> TASK DETAILS: Retype, exactly and only, each line from the one containing "Sequential cell | 157 | 4430 | 0.568" to the end of the records below.
------ RECORDS SHOWN ------
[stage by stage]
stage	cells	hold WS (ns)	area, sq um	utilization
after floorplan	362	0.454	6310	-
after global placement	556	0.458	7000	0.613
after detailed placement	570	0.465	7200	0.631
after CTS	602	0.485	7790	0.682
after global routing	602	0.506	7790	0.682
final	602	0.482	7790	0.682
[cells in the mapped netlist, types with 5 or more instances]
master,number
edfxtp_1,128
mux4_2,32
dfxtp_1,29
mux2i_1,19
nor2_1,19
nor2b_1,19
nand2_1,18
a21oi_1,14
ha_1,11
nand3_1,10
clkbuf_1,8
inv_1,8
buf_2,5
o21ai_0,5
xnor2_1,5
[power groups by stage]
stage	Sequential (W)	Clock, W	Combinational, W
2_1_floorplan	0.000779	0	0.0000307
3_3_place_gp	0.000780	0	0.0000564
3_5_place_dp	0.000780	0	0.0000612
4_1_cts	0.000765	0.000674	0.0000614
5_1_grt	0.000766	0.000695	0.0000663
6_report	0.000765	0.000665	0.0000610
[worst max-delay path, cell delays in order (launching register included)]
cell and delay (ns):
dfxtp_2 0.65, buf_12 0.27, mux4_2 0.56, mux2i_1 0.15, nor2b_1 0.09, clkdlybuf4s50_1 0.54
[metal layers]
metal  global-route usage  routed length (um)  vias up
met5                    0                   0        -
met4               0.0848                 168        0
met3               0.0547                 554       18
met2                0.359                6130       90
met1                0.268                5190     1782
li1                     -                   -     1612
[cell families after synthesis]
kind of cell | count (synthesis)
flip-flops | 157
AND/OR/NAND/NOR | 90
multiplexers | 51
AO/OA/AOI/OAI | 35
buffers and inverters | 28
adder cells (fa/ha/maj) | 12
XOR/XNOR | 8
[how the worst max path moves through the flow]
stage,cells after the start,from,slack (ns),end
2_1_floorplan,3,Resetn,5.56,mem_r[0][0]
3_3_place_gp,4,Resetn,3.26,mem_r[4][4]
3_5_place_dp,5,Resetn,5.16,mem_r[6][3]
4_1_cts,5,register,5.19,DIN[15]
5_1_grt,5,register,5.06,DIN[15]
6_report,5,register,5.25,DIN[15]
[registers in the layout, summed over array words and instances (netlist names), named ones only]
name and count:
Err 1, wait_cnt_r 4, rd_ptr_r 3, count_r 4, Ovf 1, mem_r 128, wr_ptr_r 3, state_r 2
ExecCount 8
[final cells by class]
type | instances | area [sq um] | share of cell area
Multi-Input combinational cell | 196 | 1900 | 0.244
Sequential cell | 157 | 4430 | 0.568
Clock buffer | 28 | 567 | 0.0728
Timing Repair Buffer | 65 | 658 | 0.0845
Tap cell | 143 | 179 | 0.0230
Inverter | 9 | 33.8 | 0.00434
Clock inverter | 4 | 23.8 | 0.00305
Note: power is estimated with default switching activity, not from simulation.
------
> REPLY TO THE EXERCISE:
Sequential cell | 157 | 4430 | 0.568
Clock buffer | 28 | 567 | 0.0728
Timing Repair Buffer | 65 | 658 | 0.0845
Tap cell | 143 | 179 | 0.0230
Inverter | 9 | 33.8 | 0.00434
Clock inverter | 4 | 23.8 | 0.00305
Note: power is estimated with default switching activity, not from simulation.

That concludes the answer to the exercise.